We have a huge angle haul trailer which fits up to 6 horses and we trailer them with the saddle on.... and the rope halter, they are so used to get trailered every day.... as long as there is not anything they could get caught on I think it is perfectly fine!


----------



## eclipseranch (May 31, 2012)

DancingArabian said:


> I haul naked with shipping boots. I always get odd looks and giggles over the boots - no idea why. Makes me think they're going "hahaha you want to protect your horses legs! Hahaha!".
> _Posted via Mobile Device_


you have to admit those shipping boots just look silly, although they do a great job!


----------



## NicoleS11 (Nov 21, 2008)

we haul tacked up with the bridles hanging on the horn of our cutting saddles. 6-7 horses in a stock combo with a stud wall in the middle. We tie them short so they cant really move around and never had any problems.
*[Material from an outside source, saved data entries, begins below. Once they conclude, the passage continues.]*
File: src/rtl/address_to_symbol_lookup_macros.svh
// ----------------------------------------------------------------------------
// Address-to-symbol lookup: assertion macros
// Concurrent assertion wrappers, compiled out when SYNTH is defined.
// ----------------------------------------------------------------------------
`ifndef ADDRESS_TO_SYMBOL_LOOKUP_MACROS_SVH
`define ADDRESS_TO_SYMBOL_LOOKUP_MACROS_SVH

`ifndef SYNTH
// plain property, checked at every rising clock edge out of reset
`define A2S_ASSERT(label, clk, rst_n, prop, msg) \
  label: assert property (@(posedge clk) disable iff (!rst_n) (prop)) else $error(msg);
// antecedent implies consequent in the same cycle
`define A2S_ASSERT_IMP(label, clk, rst_n, ante, cons, msg) \
  label: assert property (@(posedge clk) disable iff (!rst_n) (ante) |-> (cons)) \
    else $error(msg);
`else
`define A2S_ASSERT(label, clk, rst_n, prop, msg)
`define A2S_ASSERT_IMP(label, clk, rst_n, ante, cons, msg)
`endif

`endif

File: src/rtl/a2s_pkg.sv
// ----------------------------------------------------------------------------
// Address-to-symbol lookup package
// Opcodes, sequencer states and the compare unit result type.
// ----------------------------------------------------------------------------
`default_nettype none

package a2s_pkg;

  localparam logic [15:0] MIN_ADDR_RESET = 16'd32;

  typedef enum logic [1:0] {
    OP_ADD_SEG = 2'd0,
    OP_ADD_SYM = 2'd1,
    OP_QUERY   = 2'd2,
    OP_CLEAR   = 2'd3
  } op_e;

  typedef enum logic [8:0] {
    S_IDLE    = 9'b000000001,
    S_SEG_RD  = 9'b000000010,
    S_SEG_CMP = 9'b000000100,
    S_SYM_RD  = 9'b000001000,
    S_SYM_CMP = 9'b000010000,
    S_FIN_RD  = 9'b000100000,
    S_FIN_CMP = 9'b001000000,
    S_MIN_CMP = 9'b010000000,
    S_DONE    = 9'b100000000
  } state_e;

  typedef struct packed {
    logic a_lt_b;   // signed a < b
    logic a_eq_b;
    logic diff_lt;  // unsigned (a - b) < len
    logic diff_le;  // unsigned (a - b) <= len
  } alu_res_t;

endpackage

`default_nettype wire

File: src/rtl/a2s_alu.sv
// ----------------------------------------------------------------------------
// Address-to-symbol lookup compare unit
// Shared signed compare plus difference-against-length check.
// ----------------------------------------------------------------------------
`default_nettype none

module a2s_alu (
  input  logic [63:0]       a_i,
  input  logic [63:0]       b_i,
  input  logic [63:0]       len_i,
  output a2s_pkg::alu_res_t res_o
);
  import a2s_pkg::*;

  logic [63:0] diff;

  // exact whenever a >= b signed: the true difference fits in 64 unsigned bits
  assign diff = a_i - b_i;

  always_comb begin
    res_o.a_lt_b  = $signed(a_i) < $signed(b_i);
    res_o.a_eq_b  = (a_i == b_i);
    res_o.diff_lt = (diff < len_i);
    res_o.diff_le = !(len_i < diff);
  end

endmodule

`default_nettype wire

File: config.mk
export PLATFORM = sky130hd
export DESIGN_NAME = a2s_alu
export DESIGN_NICKNAME = d
export VERILOG_FILES = /design/src/rtl/address_to_symbol_lookup_macros.svh /design/src/rtl/a2s_pkg.sv /design/src/rtl/a2s_alu.sv
export SDC_FILE = /design/constraint.sdc
export NUM_CORES = 1
export LEC_CHECK = 0
export BUFFER_PORTS_ARGS = -buffer_cell sky130_fd_sc_hd__buf_4
export CAP_MARGIN = 5
export CELL_PAD_IN_SITES_DETAIL_PLACEMENT = 0
export CELL_PAD_IN_SITES_GLOBAL_PLACEMENT = 1
export CORE_ASPECT_RATIO = 0.75
export CORE_MARGIN = 3
export CORE_UTILIZATION = 40
export DETAILED_ROUTE_END_ITERATION = 10
export GPL_TIMING_DRIVEN = 0
export PLACE_DENSITY_LB_ADDON = 0.1
export SYNTH_ARGS = -nofsm -noshare
export SYNTH_HDL_FRONTEND = slang
export SYNTH_SLANG_ARGS = --single-unit
File: constraint.sdc
create_clock -name vclk -period 7.7
set_input_delay 0.385 -clock vclk [all_inputs]
set_output_delay 0.385 -clock vclk [all_outputs]
set_load 0.005 [all_outputs]
Word level (Yosys, flattened, before mapping)
Index checks and enable logic that the tools add are counted.
{"block": "word_totals", "regBits": 0, "latchBits": 0, "ramBits": 0, "romBits": 0, "input_bits": 192, "output_inout_bits": 4, "wordCells": 6, "memories": 0}
{"block": "op_classes", "addsub": 1, "n_mul": 0, "n_div": 0, "magnitude_cmp": 3, "eq_ne": 1, "n_shift": 0, "mux": 0, "n_bitwise": 0, "n_reduce_logical": 1}
{"cell": "64-bit less-than comparator", "n": 3}
{"cell": "64-bit equality test", "n": 1}
{"cell": "64-bit subtractor", "n": 1}
{"cell": "1-bit logical NOT", "n": 1}

Longest topological paths before layout
{"block": "depth", "word_depth": 3, "mapped_depth": 22, "mapped_depth_nobuf": 22}

Worst setup path before layout
No wires, ideal clock.
{"block": "synth_path", "kind": "in2out", "startpoint": "input port a_i[0]", "endpoint": "output port res_o[1] (netlist bit)", "arrival_ns": 3.936, "required_ns": 7.315, "path_slack_ns": 3.379, "stages": 21, "path_buffers": 0, "path_cell_list": "inv_1 -> ha_1 -> inv_1 -> fa_1 -> a21o_1 -> a221o_1 -> a2bb2oi_1 -> nor4_2 -> o21ai_1 -> a31oi_2 -> o21bai_2 -> a21oi_2 -> xnor2_1 -> ha_1 -> a21o_1 -> a21oi_1 -> o21ai_0 -> a221oi_1 -> nand3_1 -> o21bai_1 -> o31a_1"}
{"item": "from (decl)", "line_no": "a2s_alu.sv:8", "rtl": "input logic [63:0] a_i,"}
{"item": "to (decl)", "line_no": "a2s_alu.sv:11", "rtl": "output a2s_pkg::alu_res_t res_o"}

==> impl_metrics.env <==
export IMPL_syn_area_sq_um=5512
export IMPL_final_cell_mix="buf_4, ha_1, a21oi_1, inv_1, nand2_1"
export IMPL_worstSetupPathType="in -> out"
export IMPL_drt_pass1_iter_count=5
export IMPL_overflow=0
export IMPL_finalSetupTns_ps=0
export IMPL_final_cells=1163
export IMPL_rows=36
export IMPL_io_buffers=196
export IMPL_fp_coreArea_sq_um=13240
export IMPL_rsz0062_at_grt="false"
export IMPL_grt_start_max_net_pins=10
export IMPL_cp_max_fo=4
export IMPL_area_growth_pct=30.58
export IMPL_status="completed"
export IMPL_drtIter0Drc=488
export IMPL_fin_ws_ps=1987
export IMPL_post_place_ws_ps=2011
export IMPL_timing_hold_violations_final=0
export IMPL_power_density_nw_per_um2=91.34
export IMPL_vias_per_cell=5.463
export IMPL_ys_warn_count=0
export IMPL_maxSlewHeadroom=0.5461
export IMPL_syn_avg_cell_area_sq_um=6.924
export IMPL_grt_use_total=0.2209
export IMPL_power_leakage_nw=3.791
export IMPL_drc_errors=0
export IMPL_antenna_found_initial=0
export IMPL_drv_slew=0
export IMPL_slowest_delay_ps=590
export IMPL_cts_resized_gates=0
export IMPL_post_dp_hpwl_mm=16.33
export IMPL_crit_path_top_delay_cell="nor4_1"
export IMPL_finalCritPeriodShare=0.7420
export IMPL_nClkBuffers=0
export IMPL_crit_path_start_kind="input port"
export IMPL_setup_violations=0
export IMPL_die_w_um=141.5
export IMPL_ant_nets=0
export IMPL_ir_drop_uv=40.62
export IMPL_tightest_slew_ps=675.7
export IMPL_syn_nets=1117
export IMPL_n_antenna_cell=0
export IMPL_n_fill_cell=1372
export IMPL_drive_gt1_frac=0.2228
export IMPL_n_sequential_cell=0
export IMPL_io_pins=196
export IMPL_max_clock_freq_mhz=175.0
export IMPL_num_vias=6353
export IMPL_multi_input_area_sq_um=5097
export IMPL_arrival_ps=5330
export IMPL_synth_cell_types=69
export IMPL_die_area_sq_um=15240
export IMPL_post_cts_repair_setup_buffers=0
export IMPL_seq_area_sq_um=0
export IMPL_grt_pass1_wl_mm=28.15
export IMPL_ctsHoldBuffers=0
export IMPL_cap_violations=0
export IMPL_gp_congestion=0.9547
export IMPL_ys_seq_area_frac=0
export IMPL_final_common_cell="buf_4"
export IMPL_wl_mm=18.11
export IMPL_min_path_type="in -> out"
export IMPL_crit_path_end_kind="output port"
export IMPL_fin_crit_ps=5713
export IMPL_grt_pass1_vias=5610
export IMPL_fin_nets=1315
export IMPL_initial_core_util=0.4162
export IMPL_critPathRequiredTime_ps=7320
export IMPL_path_cells="buf_4 -> inv_1 -> ha_1 -> inv_1 -> fa_1 -> a21o_1 -> a221o_1 -> a2bb2oi_1 -> nor4_2 -> o21ai_1 -> and3_1 -> o21ai_1 -> a21oi_1 -> xnor2_1 -> ha_1 -> nand4_1 -> nor4_1 -> o21ai_0 -> nand3_1 -> o21bai_1 -> o31a_1 -> buf_4"
export IMPL_die_h_um=107.7
export IMPL_wl_per_cell_um=15.57
export IMPL_synthCells=796
export IMPL_place_inst=1163
[cell usage after synthesis, drive strengths merged, types with 4 or more instances]
| master | n | area share |
|---|---|---|
| xor2 | 23 | 0.037 |
| nand3 | 18 | 0.016 |
| ha | 128 | 0.29 |
| a21o | 49 | 0.067 |
| and4 | 5 | 0.0079 |
| o21ai | 47 | 0.043 |
| nor2b | 13 | 0.015 |
| a21boi | 4 | 0.0061 |
| o21a | 10 | 0.014 |
| clkbuf | 18 | 0.012 |
| a21oi | 98 | 0.090 |
| and3 | 5 | 0.0057 |
| xnor2 | 39 | 0.062 |
| nand4 | 36 | 0.041 |
| nor2 | 46 | 0.032 |
| a221oi | 5 | 0.010 |
| nor3 | 11 | 0.010 |
| nand2 | 59 | 0.040 |
| a31oi | 9 | 0.014 |
| o211ai | 6 | 0.0082 |
| a211oi | 6 | 0.0091 |
| buf | 6 | 0.0064 |
| o31ai | 6 | 0.0091 |
| o21bai | 14 | 0.020 |
| nand2b | 10 | 0.013 |
| nor4 | 6 | 0.0079 |
| inv | 83 | 0.057 |
[kinds of logic after synthesis]
group,count (synthesis),synth area share
xor gates and xnor gates,62,0.09852
muxes,1,0.001816
buffers and inverters,107,0.07514
adders and majority gates,129,0.2942
AOI/OAI and AO/OA,273,0.3226
and+or+nand+nor,224,0.2077
[metrics by stage]
| step | util | area (sq um) | power [mW] | hold slack, ps |
|---|---|---|---|---|
| detailed placement | 0.5435 | 7197 | 0.6481 | 1321 |
| global placement | 0.5435 | 7197 | 0.6447 | 1324 |
| CTS | 0.5435 | 7197 | 0.6521 | 1325 |
| global route | 0.5435 | 7197 | 0.7387 | 1331 |
| floorplan | - | 5512 | 0.4435 | 1018 |
| finish | 0.5435 | 7197 | 0.6574 | 1317 |
[report_power, final]
group | internal, mW | switching (mW) | total, mW
clock network | 0 | 0 | 0
registers | 0 | 0 | 0
logic | 0.306 | 0.351 | 0.657
[path summary, 6_finish.rpt]
path / depth (start not counted) / start / slack (ps) / end
worst max-delay path: 22 / a_i[0] / 1990 / res_o[1]
worst min-delay path: 4 / a_i[63] / 1320 / res_o[3]
[worst max-delay path: cells and delay by family]
kind	cells	cell delay (ps)
AOI/OAI and AO/OA	9	2080
and+or+nand+nor	5	1510
adders and majority gates	3	870
buffers and inverters	4	310
xor gates and xnor gates	1	150
[layout make-up]
class	instances	share of cell area
Inverter	83	0.04329
Tap cell	171	0.02973
Buffer	24	0.01426
Multi-Input combinational cell	689	0.7083
Timing Repair Buffer	196	0.2045
[per-layer routing]
metal,up-vias,wire length [um],GRT usage
li1,3306,-,-
met3,4,1482,0.02842
met5,-,0,0
met4,0,49,0.004110
met2,233,6643,0.2947
met1,2810,9938,0.3790
Power figures use the tool's default switching activity.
If we are going to a show on the weekend we usually haul the Friday night so I have time to put all the saddles in the tack room and haul the horses naked but usually with fly sheets or stable sheets on depending on how hot it is.

I dont see a problem with it.


----------



## mls (Nov 28, 2006)

eclipseranch said:


> never, ever, ever..just *asking for trouble..*...and IMO certainly not thinking about the horse in the slightest!


Why is that?

I first started hauling tacked when I was doing a pony express competition. We HAD to be ready to go when the next rider got there, run our mile and then haul to our next marker (20 miles away).

We now frequently haul short distances with saddle on the horse. I like tacking my training horses up at home. I feel I am thinking about the horse a heck of a lot more than me. One less 'new' thing for the youngster or frutibat to worry about when we get to the trail head or arena.

Can incidents occur? Sure. Tacked OR untacked.

FYI - I haul 3-4 days a week.


----------



## texasgal (Jul 25, 2008)

^^^ This. All the working horses in my area are hauled from one ranch to another or to ropings etc, tacked up in stock trailers??


----------



## nuisance (Sep 8, 2011)

Both. Depends on if I'm going to be rushed when I get where I'm going if I need her saddled already, just tighten the cinch. But, I keep the halter on, and put the bridle on when I get there.


----------



## Joidigm (May 8, 2012)

Nekked. No if's, and's, or but's.

I've seen enough horses nearly snap their necks when they back out before you have the halter untied. Good, well broke horses too. They just step off and the momentum carries them back before they snag on the halter and panic. Some horses know to step back up immediately in the trailer, others.. not so much. That is scary enough. I would hate to see that happen because a stirrup leather or bridle/reins got hung up.

That, and I love my saddles to much to allow them to be banged up by a horse in a trailer. I would never let a horse roll or scrap against fences in my saddle, why would I let them lay on it against the side of the trailer and rub it against the trailer wall?


----------



## DancingArabian (Jul 15, 2011)

eclipseranch said:


> you have to admit those shipping boots just look silly, although they do a great job!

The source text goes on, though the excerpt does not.